▶ **Record set**
`src/fwrm_pkg.sv`:
```
// fwrm_pkg: beat payload types, command and status codes, and the
// controller/datapath handshake structs of the fenwick range map.
// No dependencies.
`default_nettype none

package fwrm_pkg;

    localparam logic [2:0] CMD_PUSH   = 3'd0;
    localparam logic [2:0] CMD_ADD    = 3'd1;
    localparam logic [2:0] CMD_READ   = 3'd2;
    localparam logic [2:0] CMD_PREFIX = 3'd3;
    localparam logic [2:0] CMD_FIND   = 3'd4;
    localparam logic [2:0] CMD_TOTAL  = 3'd5;
    localparam logic [2:0] CMD_POP    = 3'd6;
    localparam logic [2:0] CMD_CLEAR  = 3'd7;

    localparam logic [2:0] ST_OK     = 3'd0;
    localparam logic [2:0] ST_ZERO   = 3'd1;
    localparam logic [2:0] ST_BAD    = 3'd2;
    localparam logic [2:0] ST_OFFSET = 3'd3;
    localparam logic [2:0] ST_FULL   = 3'd4;
    localparam logic [2:0] ST_EMPTY  = 3'd5;

    typedef struct packed {
        logic [2:0]  command;
        logic [9:0]  entry_index;
        logic [31:0] width_value;
        logic [31:0] offset;
    } fw_in_t;

    typedef struct packed {
        logic [9:0]  result_index;
        logic [31:0] result_value;
        logic [10:0] entry_count;
        logic [2:0]  status;
    } fw_out_t;

    // controller to datapath
    typedef struct packed {
        logic load;
        logic rd;
        logic use_rd;
        logic wr;
        logic srch_init;
        logic fin;
    } ctl_cmd_t;

    // datapath to controller
    typedef struct packed {
        logic [2:0] op;
        logic       err;
        logic       more;
        logic       big;
        logic       srch;
    } dp_stat_t;

endpackage

`default_nettype wire

```
`src/fwrm_ctrl.sv`:
```
// fwrm_ctrl: command sequencer for the fenwick range map.
// Depends on fwrm_pkg; drives fwrm_datapath.
`default_nettype none

module fwrm_ctrl
    import fwrm_pkg::*;
(
    input  wire logic     aclk,
    input  wire logic     aresetn,
    input  wire logic     s_valid,
    output logic          s_ready,
    output logic          m_valid,
    input  wire logic     m_ready,
    input  wire dp_stat_t stat,
    output ctl_cmd_t      cmd
);

    typedef enum logic [5:0] {
        S_IDLE  = 6'b000001,
        S_CHECK = 6'b000010,
        S_RD    = 6'b000100,
        S_USE   = 6'b001000,
        S_WR    = 6'b010000,
        S_FIN   = 6'b100000
    } state_t;

    state_t state_reg, state_next;
    logic   m_valid_reg, m_valid_next;

    always_comb begin
        state_next   = state_reg;
        m_valid_next = m_valid_reg;
        cmd          = '0;
        if (m_valid_reg && m_ready) begin
            m_valid_next = 1'b0;
        end
        case (state_reg)
            S_IDLE: begin
                if (s_valid) begin
                    cmd.load   = 1'b1;
                    state_next = S_CHECK;
                end
            end
            S_CHECK: begin
                if (stat.err || stat.op == CMD_POP || stat.op == CMD_CLEAR) begin
                    state_next = S_FIN;
                end else if (stat.more) begin
                    state_next = S_RD;
                end else if (stat.op == CMD_PUSH) begin
                    state_next = S_WR;
                end else if (stat.op == CMD_FIND && !stat.srch && !stat.big) begin
                    // total known and offset in range: start the descent
                    cmd.srch_init = 1'b1;
                    state_next    = S_RD;
                end else begin
                    state_next = S_FIN;
                end
            end
            S_RD: begin
                cmd.rd     = 1'b1;
                state_next = S_USE;
            end
            S_USE: begin
                cmd.use_rd = 1'b1;
                state_next = (stat.op == CMD_ADD) ? S_WR : S_CHECK;
            end
            S_WR: begin
                cmd.wr     = 1'b1;
                state_next = (stat.op == CMD_PUSH) ? S_FIN : S_CHECK;
            end
            S_FIN: begin
                if (!m_valid_reg || m_ready) begin
                    cmd.fin      = 1'b1;
                    m_valid_next = 1'b1;
                    state_next   = S_IDLE;
                end
            end
            default: begin
                state_next = S_IDLE;
            end
        endcase
    end

    always_ff @(posedge aclk) begin
        if (!aresetn) begin
            state_reg   <= S_IDLE;
            m_valid_reg <= 1'b0;
        end else begin
            state_reg   <= state_next;
            m_valid_reg <= m_valid_next;
        end
    end

    assign s_ready = (state_reg == S_IDLE);
    assign m_valid = m_valid_reg;

endmodule

`default_nettype wire

```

▶ **Try it**
Show me all lines in the records that contain "range".

▶ **Final answer**
// controller/datapath handshake structs of the fenwick range map.
// fwrm_ctrl: command sequencer for the fenwick range map.
                    // total known and offset in range: start the descent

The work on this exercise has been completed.